If the Cartan type is simply laced, the default folding is the one induced from the identity map on $$D$$.

If $$X$$ is affine type, the default embeddings we consider here are:

$\begin{split}\begin{array}{ccl} C_n^{(1)}, A_{2n}^{(2)}, A_{2n}^{(2)\dagger}, D_{n+1}^{(2)} & \hookrightarrow & A_{2n-1}^{(1)}, \\ A_{2n-1}^{(2)}, B_n^{(1)} & \hookrightarrow & D_{n+1}^{(1)}, \\ E_6^{(2)}, F_4^{(1)} & \hookrightarrow & E_6^{(1)}, \\ D_4^{(3)}, G_2^{(1)} & \hookrightarrow & D_4^{(1)}, \end{array}\end{split}$

and were chosen based on virtual crystals. In particular, the diagram foldings extend to crystal morphisms and gives a realization of Kirillov-Reshetikhin crystals for non-simply-laced types as simply-laced types. See [OSShimo03] and [FOS09] for more details. Here we can compute $$\gamma_i = \max(c) / c_i$$ where $$(c_i)_i$$ are the translation factors of the root system. In a more type-dependent way, we can define $$\gamma_i$$ as follows:

1. There exists a unique arrow (multiple bond) in $$X$$.
1. Suppose the arrow points towards 0. Then $$\gamma_i = 1$$ for all $$i \in I$$.
2. Otherwise $$\gamma_i$$ is the order of $$\sigma$$ for all $$i$$ in the connected component of 0 after removing the arrow, else $$\gamma_i = 1$$.
2. There is not a unique arrow. Thus $$\hat{X} = A_{2n-1}^{(1)}$$ and $$\gamma_i = 1$$ for all $$1 \leq i \leq n-1$$. If $$i \in \{0, n\}$$, then $$\gamma_i = 2$$ if the arrow incident to $$i$$ points away and is $$1$$ otherwise.

We note that $$\gamma_i$$ only depends upon $$X$$.
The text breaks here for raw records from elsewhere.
File: src/include/core_logic_defines.svh
`ifndef CORE_LOGIC_DEFINES_SVH
`define CORE_LOGIC_DEFINES_SVH

// Bits carried by one serial byte on any of the three ports
`define BYTE_WIDTH 8

// Counts the bits of a byte, so it must hold BYTE_WIDTH - 1
`define BIT_INDEX_WIDTH 3

// Opcode byte values sent by the host as the first byte of a frame
// Any byte outside this set is treated as a NOP
`define OP_NOP 0
`define OP_READ_STATUS 1
`define OP_ACCESS_RAM 2
`define OP_GRANT_COP 3
`define OP_RESET_BUS 4

`endif

File: src/hdl/core_logic_pkg.sv
`default_nettype none

`include "core_logic_defines.svh"

package core_logic_pkg;

  // Host opcodes, with the same encoding as the opcode byte
  typedef enum logic [2:0] {
    OP_NOP         = 3'(`OP_NOP),
    OP_READ_STATUS = 3'(`OP_READ_STATUS),
    OP_ACCESS_RAM  = 3'(`OP_ACCESS_RAM),
    OP_GRANT_COP   = 3'(`OP_GRANT_COP),
    OP_RESET_BUS   = 3'(`OP_RESET_BUS)
  } host_op_e;

  // Host frame state
  // IDLE while select is high, OPCODE for the first byte, then one of the
  // three data states for the remainder of the frame
  typedef enum logic [2:0] {
    IDLE,
    OPCODE,
    READ_STATUS,
    ACCESS_RAM,
    NOP_DATA
  } host_state_e;

  // Which master currently owns the serial RAM
  typedef enum logic {
    BUS_HOST = 1'b0,
    BUS_COP  = 1'b1
  } bus_mode_e;

endpackage

`default_nettype wire

File: src/hdl/spi_cmd_if.sv
`timescale 1ns/1ps
`default_nettype none

`include "core_logic_defines.svh"

interface spi_cmd_if import core_logic_pkg::*; ();

  // Decoded view of the current host frame
  host_state_e                 state;
  logic [`BIT_INDEX_WIDTH-1:0] bit_index;
  // Oldest bit in the host shift register, used to echo the last byte
  logic                        echo_bit;
  logic                        op_done;
  // Opcode of the frame, valid until the frame_end pulse
  host_op_e                    frame_op;
  logic                        frame_end;

  modport decode (output state, bit_index, echo_bit, op_done, frame_op, frame_end);

  // The router only needs the frame state and the end-of-frame information
  modport exec (input state, frame_op, frame_end);

  // The output mux needs the bit position, the echo bit and the opcode strobe
  modport result (input state, bit_index, echo_bit, op_done);

endinterface

`default_nettype wire

File: src/hdl/bus_route_exec.sv
`timescale 1ns/1ps
`default_nettype none

`include "core_logic_defines.svh"

module bus_route_exec import core_logic_pkg::*; (
  input  logic                   mcu_nss,
  input  logic                   mcu_sck,
  spi_cmd_if.exec                cmd,
  input  logic                   cop_cs_n,
  input  logic                   cop_sclk,
  input  logic                   cop_mosi,
  input  logic                   host_cs_n,
  input  logic                   host_sclk,
  input  logic                   host_mosi,
  output logic                   ram_cs_n,
  output logic                   ram_sclk,
  output logic                   ram_mosi,
  output bus_mode_e              bus_mode,
  output logic [`BYTE_WIDTH-1:0] status_byte
);

  localparam int FRAME_CNT_WIDTH = 4;

  logic [FRAME_CNT_WIDTH-1:0] ram_frames;
  logic                       cop_cs_q;
  logic                       cop_cs_qq;
  logic                       host_route;
  logic                       cop_route;
  logic                       host_ram_end;
  logic                       cop_ram_end;

  // Coprocessor select is only watched for the end of its frames
  always_ff @(posedge mcu_nss or negedge mcu_sck) begin
    if (!mcu_sck) begin
      cop_cs_q  <= 1'b1;
      cop_cs_qq <= 1'b1;
    end else begin
      cop_cs_q  <= cop_cs_n;
      cop_cs_qq <= cop_cs_q;
    end
  end

  // Host gets the RAM only for the payload of an access frame
  assign host_route = (bus_mode == BUS_HOST) && (cmd.state == ACCESS_RAM);
  assign cop_route  = (bus_mode == BUS_COP);

  // A RAM frame counts only if it actually reached the RAM pins
  assign host_ram_end = cmd.frame_end && (cmd.frame_op == OP_ACCESS_RAM) &&
                        (bus_mode == BUS_HOST);
  assign cop_ram_end  = cop_cs_q && !cop_cs_qq && cop_route;

  // Ownership only changes between host frames
  always_ff @(posedge mcu_nss or negedge mcu_sck) begin
    if (!mcu_sck) begin
      bus_mode <= BUS_HOST;
    end else if (cmd.frame_end) begin
      if (cmd.frame_op == OP_GRANT_COP) begin
        bus_mode <= BUS_COP;
      end else if (cmd.frame_op == OP_RESET_BUS) begin
        bus_mode <= BUS_HOST;
      end
    end
  end

  always_ff @(posedge mcu_nss or negedge mcu_sck) begin
    if (!mcu_sck) begin
      ram_frames <= '0;
    end else if (host_ram_end || cop_ram_end) begin
      ram_frames <= ram_frames + 1'b1;
    end
  end

  // Owner in the top bit and frame count in the low nibble
  assign status_byte = {bus_mode == BUS_COP,
                        {(`BYTE_WIDTH - 1 - FRAME_CNT_WIDTH){1'b0}},
                        ram_frames};

  // Pass-through has no clock latency because the pins drive the RAM directly
  always_comb begin
    if (host_route) begin
      ram_cs_n = host_cs_n;
      ram_sclk = host_sclk;
      ram_mosi = host_mosi;
    end else if (cop_route) begin
      ram_cs_n = cop_cs_n;
      ram_sclk = cop_sclk;
      ram_mosi = cop_mosi;
    end else begin
      // Idle RAM bus
      ram_cs_n = 1'b1;
      ram_sclk = 1'b0;
      ram_mosi = 1'b0;
    end
  end

  // Both masters must never be connected to the RAM at once
  a_single_route : assert property (@(posedge mcu_nss) disable iff (!mcu_sck)
    !(host_route && cop_route))
    else $error("host and coprocessor routed to RAM together");

endmodule

`default_nettype wire

File: src/hdl/core_logic.sv
`timescale 1ns/1ps
`default_nettype none

`include "core_logic_defines.svh"

module core_logic import core_logic_pkg::*; (
  input  logic mcu_nss,
  input  logic mcu_sck,
  // Host port, the switch is the slave
  input  logic host_cs_n,
  input  logic host_sclk,
  input  logic host_mosi,
  output logic host_miso,
  // Coprocessor port, the switch is the slave
  input  logic cop_cs_n,
  input  logic cop_sclk,
  input  logic cop_mosi,
  output logic cop_miso,
  // Serial RAM port, the switch is the master
  output logic ram_cs_n,
  output logic ram_sclk,
  output logic ram_mosi,
  input  logic ram_miso
);

  bus_mode_e              bus_mode;
  logic [`BYTE_WIDTH-1:0] status_byte;

  spi_cmd_if i_cmd ();

  spi_cmd_decode i_decode (
    .mcu_nss   (mcu_nss),
    .mcu_sck   (mcu_sck),
    .host_cs_n (host_cs_n),
    .host_sclk (host_sclk),
    .host_mosi (host_mosi),
    .cmd       (i_cmd.decode)
  );

  bus_route_exec i_exec (
    .mcu_nss     (mcu_nss),
    .mcu_sck     (mcu_sck),
    .cmd         (i_cmd.exec),
    .cop_cs_n    (cop_cs_n),
    .cop_sclk    (cop_sclk),
    .cop_mosi    (cop_mosi),
    .host_cs_n   (host_cs_n),
    .host_sclk   (host_sclk),
    .host_mosi   (host_mosi),
    .ram_cs_n    (ram_cs_n),
    .ram_sclk    (ram_sclk),
    .ram_mosi    (ram_mosi),
    .bus_mode    (bus_mode),
    .status_byte (status_byte)
  );

  miso_result i_result (
    .mcu_nss     (mcu_nss),
    .mcu_sck     (mcu_sck),
    .cmd         (i_cmd.result),
    .bus_mode    (bus_mode),
    .status_byte (status_byte),
    .ram_miso    (ram_miso),
    .host_sclk   (host_sclk),
    .host_miso   (host_miso),
    .cop_miso    (cop_miso)
  );

endmodule

`default_nettype wire

File: src/hdl/miso_result.sv
`timescale 1ns/1ps
`default_nettype none

`include "core_logic_defines.svh"

module miso_result import core_logic_pkg::*; (
  input  logic                   mcu_nss,
  input  logic                   mcu_sck,
  spi_cmd_if.result              cmd,
  input  bus_mode_e              bus_mode,
  input  logic [`BYTE_WIDTH-1:0] status_byte,
  input  logic                   ram_miso,
  input  logic                   host_sclk,
  output logic                   host_miso,
  output logic                   cop_miso
);

  logic                   sclk_q;
  logic                   sclk_qq;
  logic                   sclk_fall;
  logic [`BYTE_WIDTH-1:0] status_q;

  // Own sampled copy of the host clock for falling edge detection
  always_ff @(posedge mcu_nss or negedge mcu_sck) begin
    if (!mcu_sck) begin
      sclk_q  <= 1'b0;
      sclk_qq <= 1'b0;
    end else begin
      sclk_q  <= host_sclk;
      sclk_qq <= sclk_q;
    end
  end

  assign sclk_fall = ~sclk_q & sclk_qq;

  // Freeze the status when the opcode is known, so a read sees one value
  always_ff @(posedge mcu_nss) begin
    if (cmd.op_done) begin
      status_q <= status_byte;
    end
  end

  // Host output changes only on falling edges and is stable by the next rise
  always_ff @(posedge mcu_nss or negedge mcu_sck) begin
    if (!mcu_sck) begin
      host_miso <= 1'b0;
    end else if (sclk_fall) begin
      if (cmd.state == READ_STATUS) begin
        host_miso <= status_q[cmd.bit_index];
      end else if (cmd.state == ACCESS_RAM && bus_mode == BUS_HOST) begin
        host_miso <= ram_miso;
      end else begin
        // Echo of the previous byte, LSB first
        host_miso <= cmd.echo_bit;
      end
    end
  end

  // RAM reply goes straight back to the coprocessor while it owns the bus
  assign cop_miso = (bus_mode == BUS_COP) & ram_miso;

endmodule

`default_nettype wire

File: src/hdl/spi_cmd_decode.sv
`timescale 1ns/1ps
`default_nettype none

`include "core_logic_defines.svh"

module spi_cmd_decode import core_logic_pkg::*; (
  input  logic      mcu_nss,
  input  logic      mcu_sck,
  input  logic      host_cs_n,
  input  logic      host_sclk,
  input  logic      host_mosi,
  spi_cmd_if.decode cmd
);

  localparam logic [`BIT_INDEX_WIDTH-1:0] LAST_BIT = `BIT_INDEX_WIDTH'(`BYTE_WIDTH - 1);

  logic                        cs_q;
  logic                        sclk_q;
  logic                        sclk_qq;
  logic                        mosi_q;
  logic                        sclk_rise;
  logic                        byte_done;
  logic [`BYTE_WIDTH-1:0]      shift_q;
  logic [`BIT_INDEX_WIDTH-1:0] bit_cnt;
  host_state_e                 state_q;
  host_op_e                    op_q;
  host_op_e                    next_op;
  logic                        op_done_q;
  logic                        frame_end_q;

  // Map a received opcode byte onto the opcode enum
  function automatic host_op_e decode_op(input logic [`BYTE_WIDTH-1:0] b);
    host_op_e op;
    case (b)
      `BYTE_WIDTH'(`OP_NOP):         op = OP_NOP;
      `BYTE_WIDTH'(`OP_READ_STATUS): op = OP_READ_STATUS;
      `BYTE_WIDTH'(`OP_ACCESS_RAM):  op = OP_ACCESS_RAM;
      `BYTE_WIDTH'(`OP_GRANT_COP):   op = OP_GRANT_COP;
      `BYTE_WIDTH'(`OP_RESET_BUS):   op = OP_RESET_BUS;
      default:                       op = OP_NOP;
    endcase
    return op;
  endfunction

  // Only status reads and RAM access have their own data phase
  function automatic host_state_e op_state(input host_op_e op);
    host_state_e st;
    case (op)
      OP_READ_STATUS: st = READ_STATUS;
      OP_ACCESS_RAM:  st = ACCESS_RAM;
      default:        st = NOP_DATA;
    endcase
    return st;
  endfunction

  // Sample the host lines once per clock, edges come from these copies
  always_ff @(posedge mcu_nss or negedge mcu_sck) begin
    if (!mcu_sck) begin
      cs_q    <= 1'b1;
      sclk_q  <= 1'b0;
      sclk_qq <= 1'b0;
      mosi_q  <= 1'b0;
    end else begin
      cs_q    <= host_cs_n;
      sclk_q  <= host_sclk;
      sclk_qq <= sclk_q;
      mosi_q  <= host_mosi;
    end
  end

  assign sclk_rise = sclk_q & ~sclk_qq;
  assign next_op   = decode_op(shift_q);

  // LSB arrives first, so new bits enter at the top and move down
  always_ff @(posedge mcu_nss or negedge mcu_sck) begin
    if (!mcu_sck) begin
      shift_q <= '0;
    end else if (sclk_rise && !cs_q) begin
      shift_q <= {mosi_q, shift_q[`BYTE_WIDTH-1:1]};
    end
  end

  // Frame FSM with the bit counter and the two strobes
  always_ff @(posedge mcu_nss or negedge mcu_sck) begin
    if (!mcu_sck) begin
      state_q     <= IDLE;
      bit_cnt     <= '0;
      byte_done   <= 1'b0;
      op_q        <= OP_NOP;
      op_done_q   <= 1'b0;
      frame_end_q <= 1'b0;
    end else begin
      op_done_q   <= 1'b0;
      frame_end_q <= 1'b0;
      byte_done   <= 1'b0;
      if (cs_q) begin
        // Select released, close the frame once
        bit_cnt <= '0;
        if (state_q != IDLE) begin
          state_q     <= IDLE;
          frame_end_q <= 1'b1;
        end
      end else begin
        if (state_q == IDLE) begin
          // A frame that ends before its opcode byte counts as a NOP
          state_q <= OPCODE;
          op_q    <= OP_NOP;
        end else if (state_q == OPCODE && byte_done) begin
          state_q   <= op_state(next_op);
          op_q      <= next_op;
          op_done_q <= 1'b1;
        end
        if (sclk_rise) begin
          // Counter wraps by itself at the end of each byte
          bit_cnt   <= bit_cnt + 1'b1;
          byte_done <= (bit_cnt == LAST_BIT);
        end
      end
    end
  end

  assign cmd.state     = state_q;
  assign cmd.bit_index = bit_cnt;
  assign cmd.echo_bit  = shift_q[0];
  assign cmd.op_done   = op_done_q;
  assign cmd.frame_op  = op_q;
  assign cmd.frame_end = frame_end_q;

  // The opcode strobe never lasts beyond one clock
  a_op_done_pulse : assert property (@(posedge mcu_nss) disable iff (!mcu_sck)
    op_done_q |=> !op_done_q)
    else $error("op_done held for more than one clock");

  // A released select always brings the FSM back to IDLE on the next clock
  a_idle_on_release : assert property (@(posedge mcu_nss) disable iff (!mcu_sck)
    cs_q |=> state_q == IDLE)
    else $error("frame state not IDLE after select release");

endmodule

`default_nettype wire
If the Cartan type is finite, then we consider the classical foldings/embeddings induced by the above affine foldings/embeddings:

\begin{split}\begin{aligned} C_n & \hookrightarrow A_{2n-1}, \\ B_n & \hookrightarrow D_{n+1}, \\ F_4 & \hookrightarrow E_6, \\ G_2 & \hookrightarrow D_4. \end{aligned}\end{split}

Other foldings may be constructed by passing in an optional folding_of second argument. See below.

INPUT:

• cartan_type – the Cartan type $$X$$ to create the folded type
• folding_of – the Cartan type $$\hat{X}$$ which $$X$$ is a folding of
• orbit – the orbit of the Dynkin diagram automorphism $$\sigma$$ given as a list of lists where the $$a$$-th list corresponds to the $$a$$-th entry in $$I$$ or a dictionary with keys in $$I$$ and values as lists

Note

If $$X$$ is an affine type, we assume the special node is fixed under $$\sigma$$.

EXAMPLES:

sage: fct = CartanType(['C',4,1]).as_folding(); fct
['C', 4, 1] as a folding of ['A', 7, 1]
sage: fct.scaling_factors()
Finite family {0: 2, 1: 1, 2: 1, 3: 1, 4: 2}
sage: fct.folding_orbit()
Finite family {0: (0,), 1: (1, 7), 2: (2, 6), 3: (3, 5), 4: (4,)}


A simply laced Cartan type can be considered as a virtual type of itself:

sage: fct = CartanType(['A',4,1]).as_folding(); fct
['A', 4, 1] as a folding of ['A', 4, 1]
sage: fct.scaling_factors()
Finite family {0: 1, 1: 1, 2: 1, 3: 1, 4: 1}
sage: fct.folding_orbit()
Finite family {0: (0,), 1: (1,), 2: (2,), 3: (3,), 4: (4,)}


Finite types:

sage: fct = CartanType(['C',4]).as_folding(); fct
['C', 4] as a folding of ['A', 7]
sage: fct.scaling_factors()
Finite family {1: 1, 2: 1, 3: 1, 4: 2}
sage: fct.folding_orbit()
Finite family {1: (1, 7), 2: (2, 6), 3: (3, 5), 4: (4,)}

sage: fct = CartanType(['F',4]).dual().as_folding(); fct
['F', 4] relabelled by {1: 4, 2: 3, 3: 2, 4: 1} as a folding of ['E', 6]
sage: fct.scaling_factors()
Finite family {1: 1, 2: 1, 3: 2, 4: 2}
sage: fct.folding_orbit()
Finite family {1: (1, 6), 2: (3, 5), 3: (4,), 4: (2,)}


REFERENCES:

 [OSShimo03] M. Okado, A. Schilling, M. Shimozono. “Virtual crystals and fermionic formulas for type $$D_{n+1}^{(2)}$$, $$A_{2n}^{(2)}$$, and $$C_n^{(1)}$$”. Representation Theory. 7 (2003). 101-163. doi:10.1.1.192.2095, Arxiv 0810.5067.
cartan_type()

Return the Cartan type of self.

EXAMPLES:

sage: fct = CartanType(['C', 4, 1]).as_folding()
sage: fct.cartan_type()
['C', 4, 1]

folding_of()

Return the Cartan type of the virtual space.

EXAMPLES:

sage: fct = CartanType(['C', 4, 1]).as_folding()
sage: fct.folding_of()
['A', 7, 1]

folding_orbit()

Return the orbits under the automorphism $$\sigma$$ as a dictionary (of tuples).

EXAMPLES:

sage: fct = CartanType(['C', 4, 1]).as_folding()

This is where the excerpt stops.